Survey: Most Parents Hesitant to Get Their Youngest Children Vaccinated
Most parents are hesitant to get their children under the age of five vaccinated for the Chinese coronavirus, an Economist/YouGov survey released this week found.
The survey asked parents with children under the age of five if they plan to get their youngest children vaccinated.
A majority, 52 percent, said they are either not getting their children vaccinated or are “not sure.” Of the 52 percent, specifically, 34 percent said they will “not” get their children vaccinated, and 17 percent said they are not sure. Forty-eight percent however, said they plan to do so.

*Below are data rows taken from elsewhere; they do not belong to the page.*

This is an optimization exercise on Yosys and OpenROAD, whose aim is small area and a short achievable clock period, not a production implementation.
Function was checked by simulation only, so behaviour that the tests miss may differ from the original.
The flow treats the clock pin as an ideal source, which a real chip does not have.

Design fir_32nd, start of the top module:
module fir_32nd (
    input clk,
    input reset,
    input signed [15:0] data_in,
    output reg signed [15:0] filtered_output
);
Settings: LEC_CHECK=0, CAP_MARGIN=20, CORE_MARGIN=2, CORE_UTILIZATION=60, CTS_CLUSTER_DIAMETER=120, CTS_CLUSTER_SIZE=16, SLEW_MARGIN=20, SYNTH_HIERARCHICAL=1, TNS_END_PERCENT=5; clock period 15.0 ns.
standard.sh (not shown) runs the stock make flow with config.mk's settings and CLKGATE_MAP_FILE= SYNTH_SCRIPT=/design/flow/synth_recipe.tcl, a recipe that flattens the netlist after the stock synthesis.
==> flow/flow/run.sh <==
#!/bin/bash
# Own flow: the standard synthesis, then the standard ORFS steps with
# buf_4 port buffers, no delay cells in buffering, the reset net rebuilt
# as a balanced buffer tree after placement (flow/reset_tree.tcl), and a
# larger setup margin so timing repair works on the paths that set the
# achieved period. CTS_ARGS picks smaller leaf clock buffers.
set -e
H=$PWD/flow/hook.tcl
bash standard.sh synth > synth.log 2>&1
bash standard.sh SETUP_SLACK_MARGIN=11.2 BUFFER_PORTS_ARGS="-buffer_cell sky130_fd_sc_hd__buf_4" \
  PRE_GLOBAL_PLACE_TCL=$H PRE_RESIZE_TCL=$H POST_RESIZE_TCL=$PWD/flow/reset_tree.tcl PRE_CTS_TCL=$H PRE_GLOBAL_ROUTE_TCL=$H \
  CTS_ARGS="-sink_clustering_enable -repair_clock_nets -sink_clustering_size 12 -sink_clustering_max_diameter 100 -sink_clustering_buffer sky130_fd_sc_hd__clkbuf_8 -root_buf sky130_fd_sc_hd__clkbuf_16 -buf_list sky130_fd_sc_hd__clkbuf_16 -dont_use_dummy_load" finish > layout.log 2>&1
Other scripts of this flow, unchanged in this note and not shown: flow/flow/hook.tcl, flow/flow/reset_tree.tcl
Change:
--- a/flow/flow/run.sh
+++ b/flow/flow/run.sh
@@ -10 +10 @@
-bash standard.sh SETUP_SLACK_MARGIN=11.2 BUFFER_PORTS_ARGS="-buffer_cell sky130_fd_sc_hd__buf_4" \
+bash standard.sh SETUP_SLACK_MARGIN=11 BUFFER_PORTS_ARGS="-buffer_cell sky130_fd_sc_hd__buf_4" \
--- a/flow/config.mk
+++ b/flow/config.mk
@@ -10 +10 @@
-export CORE_UTILIZATION = 60
+export CORE_UTILIZATION = 70
Final area drops by 1.2%.
Sequential share of layout area climbs by 0.20 points.
Worst setup slack is worse by 0.017 ns.
Change:
--- a/flow/config.mk
+++ b/flow/config.mk
@@ -10 +10 @@
-export CORE_UTILIZATION = 70
+export CORE_UTILIZATION = 60
The new run finished with timing, DRC and antenna clean; sequential cell count stays the same; routed wire length rose by about 1.6%.

lagoon:
Starting RTL as in the previous note.
clock: 15.0 ns
lec_check: 0
cap_margin: 20
core_margin: 2
core_utilization: 60
cts_cluster_diameter: 120
cts_cluster_size: 16
slew_margin: 20
synth_hierarchical: 1
tns_end_percent: 5
==> flow/flow/run.sh <==
#!/bin/bash
# Own flow: the standard synthesis, then the standard ORFS steps with
# buf_4 port buffers, no delay cells in buffering, the reset net rebuilt
# as a balanced buffer tree after placement (flow/reset_tree.tcl), and a
# larger setup margin so timing repair works on the paths that set the
# achieved period. CTS_ARGS picks smaller leaf clock buffers.
set -e
H=$PWD/flow/hook.tcl
bash standard.sh synth > synth.log 2>&1
bash standard.sh SETUP_SLACK_MARGIN=11 BUFFER_PORTS_ARGS="-buffer_cell sky130_fd_sc_hd__buf_4" \
  PRE_GLOBAL_PLACE_TCL=$H PRE_RESIZE_TCL=$H POST_RESIZE_TCL=$PWD/flow/reset_tree.tcl PRE_CTS_TCL=$H PRE_GLOBAL_ROUTE_TCL=$H \
  CTS_ARGS="-sink_clustering_enable -repair_clock_nets -sink_clustering_size 12 -sink_clustering_max_diameter 100 -sink_clustering_buffer sky130_fd_sc_hd__clkbuf_8 -root_buf sky130_fd_sc_hd__clkbuf_16 -buf_list sky130_fd_sc_hd__clkbuf_16 -dont_use_dummy_load" finish > layout.log 2>&1
==> flow/flow/reset_tree.tcl <==
# Rebuild the asynchronous reset net as a balanced two-level buffer tree.
# The reset port's buffer drives the inverter that makes the active-low
# RESET_B/SET_B signal; every buffer below that inverter is removed and
# the flip-flops are re-clustered by recursive bisection of their
# locations: leaf buffers drive up to LEAF pins, mid buffers drive up to
# MID leaf buffers, and the inverter drives the mid buffers.
# (This file is sourced from inside a proc: keep state in ::rt.)
namespace eval rt {}
set ::rt::LEAF 24
set ::rt::MID 8
set ::rt::block [ord::get_db_block]
set ::rt::db [ord::get_db]

proc is_async_pin {it} {
  set n [[$it getMTerm] getName]
  return [expr {$n eq "RESET_B" || $n eq "SET_B"}]
}
proc is_buf {inst} {
  set m [[$inst getMaster] getName]
  return [expr {[string match "sky130_fd_sc_hd__buf_*" $m] || [string match "sky130_fd_sc_hd__clkbuf_*" $m]}]
}
proc out_iterm {inst} {
  foreach it [$inst getITerms] {
    if {[$it isOutputSignal]} { return $it }
  }
  return ""
}

# root: the net driven by the inverter fed from the reset port's buffer
set rport [$::rt::block findBTerm reset]
set pnet [$rport getNet]
set root ""
set inv ""
foreach it [$pnet getITerms] {
  set b [$it getInst]
  set bo [out_iterm $b]
  if {$bo eq ""} continue
  foreach it2 [[$bo getNet] getITerms] {
    if {[$it2 isInputSignal]} {
      set m [[[$it2 getInst] getMaster] getName]
      if {[string match "*inv*" $m]} { set inv [$it2 getInst]; set root [[out_iterm $inv] getNet] }
    }
  }
}
if {$root eq ""} { puts "reset_tree: root not found"; return }

# collect sinks and the buffers between the root and the sinks
set ::rt::sinks {}
set ::rt::bufs {}
set ::rt::nets {}
proc ::rt::walk {net} {
  foreach it [$net getITerms] {
    if {![$it isInputSignal]} continue
    set inst [$it getInst]
    if {[is_async_pin $it]} {
      lappend ::rt::sinks $it
    } elseif {[is_buf $inst]} {
      lappend ::rt::bufs $inst
      set o [[out_iterm $inst] getNet]
      lappend ::rt::nets $o
      ::rt::walk $o
    } else {
      puts "reset_tree: unexpected load [$inst getName]/[[$it getMTerm] getName]"
    }
  }
}
::rt::walk $root
set sinks $::rt::sinks
puts "reset_tree: [llength $sinks] sinks, removing [llength $::rt::bufs] buffers"
if {[llength $sinks] == 0} { return }
foreach it $sinks { $it disconnect }
foreach b $::rt::bufs { odb::dbInst_destroy $b }
foreach n $::rt::nets { odb::dbNet_destroy $n }

proc loc {it} {
  set bb [[$it getInst] getBBox]
  return [list [expr {([$bb xMin] + [$bb xMax]) / 2}] [expr {([$bb yMin] + [$bb yMax]) / 2}]]
}
# recursive bisection of {x y payload} items into groups of at most n
proc bisect {items n} {
  if {[llength $items] <= $n} { return [list $items] }
  set xs [lsort -integer [lmap i $items {lindex $i 0}]]
  set ys [lsort -integer [lmap i $items {lindex $i 1}]]
  set k [expr {([lindex $xs end] - [lindex $xs 0]) >= ([lindex $ys end] - [lindex $ys 0]) ? 0 : 1}]
  set s [lsort -integer -index $k $items]
  set h [expr {[llength $s] / 2}]
  return [concat [bisect [lrange $s 0 [expr {$h - 1}]] $n] [bisect [lrange $s $h end] $n]]
}
proc centroid {grp} {
  set sx 0; set sy 0
  foreach i $grp { incr sx [lindex $i 0]; incr sy [lindex $i 1] }
  set c [llength $grp]
  return [list [expr {$sx / $c}] [expr {$sy / $c}]]
}
set ::rt::cnt 0
proc add_buf {master xy innet} {
  set name "rsttree_$::rt::cnt"
  incr ::rt::cnt
  set inst [odb::dbInst_create $::rt::block [$::rt::db findMaster $master] $name]
  $inst setLocation [lindex $xy 0] [lindex $xy 1]
  $inst setPlacementStatus PLACED
  set net [odb::dbNet_create $::rt::block "${name}_o"]
  [$inst findITerm A] connect $innet
  [$inst findITerm X] connect $net
  return [list $inst $net]
}

set items [lmap it $sinks {concat [loc $it] [list $it]}]
set leaves {}
foreach grp [bisect $items $::rt::LEAF] {
  set xy [centroid $grp]
  lassign [add_buf sky130_fd_sc_hd__buf_2 $xy $root] inst net
  foreach i $grp { [lindex $i 2] connect $net }
  lappend leaves [concat $xy [list $inst]]
}
foreach grp [bisect $leaves $::rt::MID] {
  set xy [centroid $grp]
  lassign [add_buf sky130_fd_sc_hd__buf_8 $xy $root] inst net
  foreach i $grp {
    set a [[lindex $i 2] findITerm A]
    $a disconnect
    $a connect $net
  }
}
$inv swapMaster [$::rt::db findMaster sky130_fd_sc_hd__inv_8]
puts "reset_tree: built [llength $leaves] leaf buffers, $::rt::cnt buffers in all"
Other scripts of this flow, unchanged in this note and not shown: flow/flow/hook.tcl
lagoon finished all stages; the layout is clean.
The following lists how maple was set up differently from lagoon:
Settings: swapping 5 for 20 in TNS_END_PERCENT.
--- a/flow/flow/reset_tree.tcl
+++ b/flow/flow/reset_tree.tcl
@@ -9 +9 @@
-set ::rt::LEAF 24
+set ::rt::LEAF 20
@@ -112 +112 @@
-  lassign [add_buf sky130_fd_sc_hd__buf_2 $xy $root] inst net
+  lassign [add_buf sky130_fd_sc_hd__buf_4 $xy $root] inst net
Notes after the runs:
- The global-route total usage across every layer was comparable across maple and lagoon.
- Worst setup slack of lagoon is on par with maple.
- Compared maple against lagoon; simple-gate share of the synthesized area within noise.

afterwards: timing with drivers on the ports:
How much do the figures lean on ideal ports? The routed layouts below were timed once more, with nothing changed but the port constraints. Step 1 assumes that a clkbuf_16 drives the clock port and a buf_2 every other input. Step 2 moves the port delays by t, midway between the first and last clock arrival at a register: inputs arrive t later, outputs are due t later. That takes back most of the time a late clock gives input paths. Slacks: ideal / step 1 / step 2; pairs: ideal / step 1.
| run | t (ns) | setup WS [ns] | clock arrival spread, ns |
|---|---|---|---|
| the first run of note 1 | 0.639 | 10.902 / 10.837 / 10.948 | 0.043 / 0.043 |
| the second run of note 1 | 0.635 | 10.886 / 10.824 / 10.891 | 0.049 / 0.050 |
| the third run of note 1 | 0.637 | 10.902 / 10.838 / 10.940 | 0.044 / 0.045 |
| lagoon | 0.647 | 10.902 / 10.834 / 10.937 | 0.037 / 0.037 |
| maple | 0.639 | 10.904 / 10.839 / 10.984 | 0.044 / 0.043 |
After both steps every run listed still meets setup and hold.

The survey was taken April 30 to May 2, 2022, among 1,500 U.S. adult citizens.
It coincides with a KFF COVID-19 Vaccine Monitor survey, which found that just 18 percent of parents are eager to get their youngest children vaccinated.
As Breitbart News reported:
According to the survey, just 18 percent of parents of children under the age of five say they will get their child vaccinated “right away.” Another 38 percent said they will “wait and see,” while 27 percent said they will “definitely not” have their child get the shot. Another 11 percent said they would only do so “if required.”
The Food and Drug Administration (FDA) is expected to meet in June to publicly review vaccines for children under the age of five. Nevertheless, most children, roughly 75 percent, have already contracted the virus, according to the Centers for Disease Control and Prevention (CDC).
“As of February 2022, approximately 75% of children and adolescents had serologic evidence of previous infection with SARS-CoV-2, with approximately one third becoming newly seropositive since December 2021,” the CDC study found.
According to data from the American Academy of Pediatrics (AAP), “0.00%-0.02% of all child COVID-19 cases resulted in death” in the 46 states reporting.